▶ [Task prompt]: Copy all lines in the material holding the string "operation".

▶ [Data for this task]:

### src/rtl/core/i2cram_pkg.sv
// Package for the I2C register access master.
// Holds the operation and bus phase encodings and field widths; no dependencies.
package i2cram_pkg;

	localparam int unsigned AddrW = 7;
	localparam int unsigned ByteW = 8;
	localparam int unsigned CntW  = 4;
	localparam int unsigned IdxW  = 2;

	typedef enum logic [1:0] {
		OP_TICK  = 2'd0,
		OP_WRITE = 2'd1,
		OP_READ  = 2'd2,
		OP_NONE  = 2'd3
	} op_t;

	typedef enum logic [3:0] {
		PH_IDLE      = 4'd0,
		PH_START_SDA = 4'd1,
		PH_START_SCL = 4'd2,
		PH_TX_LOW    = 4'd3,
		PH_TX_HIGH   = 4'd4,
		PH_ACK_LOW   = 4'd5,
		PH_ACK_HIGH  = 4'd6,
		PH_RS_REL    = 4'd7,
		PH_RS_HIGH   = 4'd8,
		PH_RX_LOW    = 4'd9,
		PH_RX_HIGH   = 4'd10,
		PH_NACK_LOW  = 4'd11,
		PH_NACK_HIGH = 4'd12,
		PH_STOP_LOW  = 4'd13,
		PH_STOP_SCL  = 4'd14,
		PH_STOP_SDA  = 4'd15
	} phase_t;

endpackage

### src/rtl/core/i2c_register_access_master_top.sv
// Top level of the I2C register access master: phase sequencer and result register.
// Depends on i2cram_pkg.
//
// Each input beat is a write command, a read command or one bus phase tick carrying
// the sampled SDA level; every beat yields one result beat with the SCL/SDA drive
// levels, busy, done, status and the last read byte. An input beat is handled by the
// combinational phase sequencer and lands in a single output register, so one
// beat is taken per clock whenever that register is empty or being drained. A write
// takes 2 + 3 * 18 + 3 = 59 ticks, a read 2 + 2 * 18 + 2 + 2 + 18 + 16 + 2 + 3 = 81
// ticks; a missing acknowledge ends the transfer with a stop and status 1.
module i2c_register_access_master_top (
	input  logic        clk,
	input  logic        arst_n,
	input  logic        cfg_valid,
	output logic        cfg_ready,
	input  logic [6:0]  cfg_data,   // device_address
	input  logic        s_tvalid,
	output logic        s_tready,
	input  logic [23:0] s_tdata,    // reg_addr[7:0], wr_data[15:8], sda_in[16], zero
	input  logic [1:0]  s_tuser,    // operation[1:0]
	output logic        m_tvalid,
	input  logic        m_tready,
	output logic [15:0] m_tdata     // scl_out, sda_out, busy_res, done_res, status,
	                                // read_byte[12:5], zero
);

	logic [i2cram_pkg::AddrW-1:0] dev_addr_q;
	i2cram_pkg::phase_t           phase_q, phase_d;
	logic [i2cram_pkg::CntW-1:0]  bit_cnt_q, bit_cnt_d, bit_cnt_inc;
	logic [i2cram_pkg::ByteW-1:0] shift_q, shift_d;
	logic [i2cram_pkg::IdxW-1:0]  byte_idx_q, byte_idx_d;
	logic                         is_read_q, is_read_d;
	logic [i2cram_pkg::ByteW-1:0] held_reg_q, held_reg_d;
	logic [i2cram_pkg::ByteW-1:0] held_data_q, held_data_d;
	logic [i2cram_pkg::ByteW-1:0] rx_byte_q, rx_byte_d;
	logic                         nack_q, nack_d;
	logic                         scl_q, scl_d, sda_q, sda_d;
	logic                         done_d, stat_d;
	logic                         in_acc;

	i2cram_pkg::op_t              op;
	logic [i2cram_pkg::ByteW-1:0] in_reg, in_data;
	logic                         in_sda;

	assign op      = i2cram_pkg::op_t'(s_tuser);
	assign in_reg  = s_tdata[7:0];
	assign in_data = s_tdata[15:8];
	assign in_sda  = s_tdata[16];

	assign cfg_ready   = 1'b1;
	assign s_tready    = !m_tvalid || m_tready;
	assign in_acc      = s_tvalid && s_tready;
	assign bit_cnt_inc = bit_cnt_q + 1'b1;

	function automatic logic [i2cram_pkg::ByteW-1:0] byte_to_send(
		input logic [i2cram_pkg::IdxW-1:0]  idx,
		input logic [i2cram_pkg::AddrW-1:0] dev,
		input logic [i2cram_pkg::ByteW-1:0] reg_b,
		input logic [i2cram_pkg::ByteW-1:0] data_b,
		input logic                         rd
	);
		logic [i2cram_pkg::ByteW-1:0] a;
		a = {dev, 1'b0};
		if (idx == 2'd0) begin
			return a;
		end else if (idx == 2'd1) begin
			return reg_b;
		end else begin
			return rd ? (a | 8'h01) : data_b;
		end
	endfunction

	always_comb begin
		phase_d     = phase_q;
		bit_cnt_d   = bit_cnt_q;
		shift_d     = shift_q;
		byte_idx_d  = byte_idx_q;
		is_read_d   = is_read_q;
		held_reg_d  = held_reg_q;
		held_data_d = held_data_q;
		rx_byte_d   = rx_byte_q;
		nack_d      = nack_q;
		scl_d       = scl_q;
		sda_d       = sda_q;
		done_d      = 1'b0;
		stat_d      = 1'b0;
		if (phase_q == i2cram_pkg::PH_IDLE) begin
			if (op == i2cram_pkg::OP_WRITE || op == i2cram_pkg::OP_READ) begin
				held_reg_d  = in_reg;
				held_data_d = in_data;
				is_read_d   = (op == i2cram_pkg::OP_READ);
				byte_idx_d  = '0;
				bit_cnt_d   = '0;
				nack_d      = 1'b0;
				phase_d     = i2cram_pkg::PH_START_SDA;
			end
		end else if (op == i2cram_pkg::OP_TICK) begin
			unique case (phase_q)
				i2cram_pkg::PH_START_SDA: begin
					scl_d   = 1'b1;
					sda_d   = 1'b0;
					phase_d = i2cram_pkg::PH_START_SCL;
				end
				i2cram_pkg::PH_START_SCL: begin
					scl_d     = 1'b0;
					sda_d     = 1'b0;
					shift_d   = byte_to_send(byte_idx_q, dev_addr_q, held_reg_q,
						held_data_q, is_read_q);
					bit_cnt_d = '0;
					phase_d   = i2cram_pkg::PH_TX_LOW;
				end
				i2cram_pkg::PH_TX_LOW: begin
					scl_d   = 1'b0;
					sda_d   = shift_q[7];
					phase_d = i2cram_pkg::PH_TX_HIGH;
				end
				i2cram_pkg::PH_TX_HIGH: begin
					scl_d     = 1'b1;
					shift_d   = {shift_q[6:0], 1'b0};
					bit_cnt_d = bit_cnt_inc;
					phase_d   = (bit_cnt_inc >= 4'd8) ? i2cram_pkg::PH_ACK_LOW
						: i2cram_pkg::PH_TX_LOW;
				end
				i2cram_pkg::PH_ACK_LOW: begin
					scl_d   = 1'b0;
					sda_d   = 1'b1;
					phase_d = i2cram_pkg::PH_ACK_HIGH;
				end
				i2cram_pkg::PH_ACK_HIGH: begin
					scl_d = 1'b1;
					sda_d = 1'b1;
					if (in_sda) begin
						nack_d  = 1'b1;
						phase_d = i2cram_pkg::PH_STOP_LOW;
					end else if (byte_idx_q == 2'd0 || (byte_idx_q == 2'd1 && !is_read_q)) begin
						byte_idx_d = byte_idx_q + 1'b1;
						shift_d    = byte_to_send(byte_idx_q + 1'b1, dev_addr_q, held_reg_q,
							held_data_q, is_read_q);
						bit_cnt_d  = '0;
						phase_d    = i2cram_pkg::PH_TX_LOW;
					end else if (byte_idx_q == 2'd1) begin
						byte_idx_d = 2'd2;
						phase_d    = i2cram_pkg::PH_RS_REL;
					end else if (is_read_q) begin
						byte_idx_d = 2'd3;
						shift_d    = '0;
						bit_cnt_d  = '0;
						phase_d    = i2cram_pkg::PH_RX_LOW;
					end else begin
						phase_d = i2cram_pkg::PH_STOP_LOW;
					end
				end
				i2cram_pkg::PH_RS_REL: begin
					scl_d   = 1'b0;
					sda_d   = 1'b1;
					phase_d = i2cram_pkg::PH_RS_HIGH;
				end
				i2cram_pkg::PH_RS_HIGH: begin
					scl_d   = 1'b1;
					sda_d   = 1'b1;
					phase_d = i2cram_pkg::PH_START_SDA;
				end
				i2cram_pkg::PH_RX_LOW: begin
					scl_d   = 1'b0;
					sda_d   = 1'b1;
					phase_d = i2cram_pkg::PH_RX_HIGH;
				end
				i2cram_pkg::PH_RX_HIGH: begin
					scl_d     = 1'b1;
					sda_d     = 1'b1;
					shift_d   = {shift_q[6:0], in_sda};
					bit_cnt_d = bit_cnt_inc;
					phase_d   = (bit_cnt_inc >= 4'd8) ? i2cram_pkg::PH_NACK_LOW
						: i2cram_pkg::PH_RX_LOW;
				end
				i2cram_pkg::PH_NACK_LOW: begin
					scl_d   = 1'b0;
					sda_d   = 1'b1;
					phase_d = i2cram_pkg::PH_NACK_HIGH;
				end
				i2cram_pkg::PH_NACK_HIGH: begin
					scl_d   = 1'b1;
					sda_d   = 1'b1;
					phase_d = i2cram_pkg::PH_STOP_LOW;
				end
				i2cram_pkg::PH_STOP_LOW: begin
					scl_d   = 1'b0;
					sda_d   = 1'b0;
					phase_d = i2cram_pkg::PH_STOP_SCL;
				end
				i2cram_pkg::PH_STOP_SCL: begin
					scl_d   = 1'b1;
					sda_d   = 1'b0;
					phase_d = i2cram_pkg::PH_STOP_SDA;
				end
				i2cram_pkg::PH_STOP_SDA: begin
					scl_d  = 1'b1;
					sda_d  = 1'b1;
					done_d = 1'b1;
					stat_d = nack_q;
					if (is_read_q && !nack_q) begin
						rx_byte_d = shift_q;
					end
					phase_d = i2cram_pkg::PH_IDLE;
				end
				default: begin
					scl_d   = 1'b1;
					sda_d   = 1'b1;
					phase_d = i2cram_pkg::PH_IDLE;
				end
			endcase
		end
	end

	always_ff @(posedge clk or negedge arst_n) begin
		if (!arst_n) begin
			dev_addr_q <= 7'h68;
		end else if (cfg_valid && cfg_ready) begin
			dev_addr_q <= cfg_data;
		end
	end

	always_ff @(posedge clk or negedge arst_n) begin
		if (!arst_n) begin
			phase_q     <= i2cram_pkg::PH_IDLE;
			bit_cnt_q   <= '0;
			shift_q     <= '0;
			byte_idx_q  <= '0;
			is_read_q   <= 1'b0;
			held_reg_q  <= '0;
			held_data_q <= '0;
			rx_byte_q   <= '0;
			nack_q      <= 1'b0;
			scl_q       <= 1'b1;
			sda_q       <= 1'b1;
		end else if (in_acc) begin
			phase_q     <= phase_d;
			bit_cnt_q   <= bit_cnt_d;
			shift_q     <= shift_d;
			byte_idx_q  <= byte_idx_d;
			is_read_q   <= is_read_d;
			held_reg_q  <= held_reg_d;
			held_data_q <= held_data_d;
			rx_byte_q   <= rx_byte_d;
			nack_q      <= nack_d;
			scl_q       <= scl_d;
			sda_q       <= sda_d;
		end
	end

	always_ff @(posedge clk or negedge arst_n) begin
		if (!arst_n) begin
			m_tvalid <= 1'b0;
		end else if (in_acc) begin
			m_tvalid <= 1'b1;
		end else if (m_tready) begin
			m_tvalid <= 1'b0;
		end
	end

	always_ff @(posedge clk) begin
		if (in_acc) begin
			m_tdata <= {3'b000, rx_byte_d, stat_d, done_d,
				(phase_d != i2cram_pkg::PH_IDLE), sda_d, scl_d};
		end
	end

`ifndef ASSERT_OFF
	a_idle_released: assert property (@(posedge clk) disable iff (!arst_n)
		phase_q == i2cram_pkg::PH_IDLE |-> scl_q && sda_q)
		else $error("lines not released while idle");

	a_bit_cnt_range: assert property (@(posedge clk) disable iff (!arst_n)
		bit_cnt_q <= 4'd8)
		else $error("bit counter out of range");

	a_rx_only_read: assert property (@(posedge clk) disable iff (!arst_n)
		(phase_q == i2cram_pkg::PH_RX_LOW || phase_q == i2cram_pkg::PH_RX_HIGH
		|| phase_q == i2cram_pkg::PH_RS_REL) |-> is_read_q)
		else $error("receive phase in a write transfer");

	a_done_ends: assert property (@(posedge clk) disable iff (!arst_n)
		in_acc && done_d |=> phase_q == i2cram_pkg::PH_IDLE && m_tvalid && !m_tdata[2])
		else $error("done beat without return to idle");

	a_status_with_done: assert property (@(posedge clk) disable iff (!arst_n)
		m_tvalid && m_tdata[4] |-> m_tdata[3])
		else $error("status set without done");
`endif

endmodule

▶ [Finished exercise]:
// Holds the operation and bus phase encodings and field widths; no dependencies.
	input  logic [1:0]  s_tuser,    // operation[1:0]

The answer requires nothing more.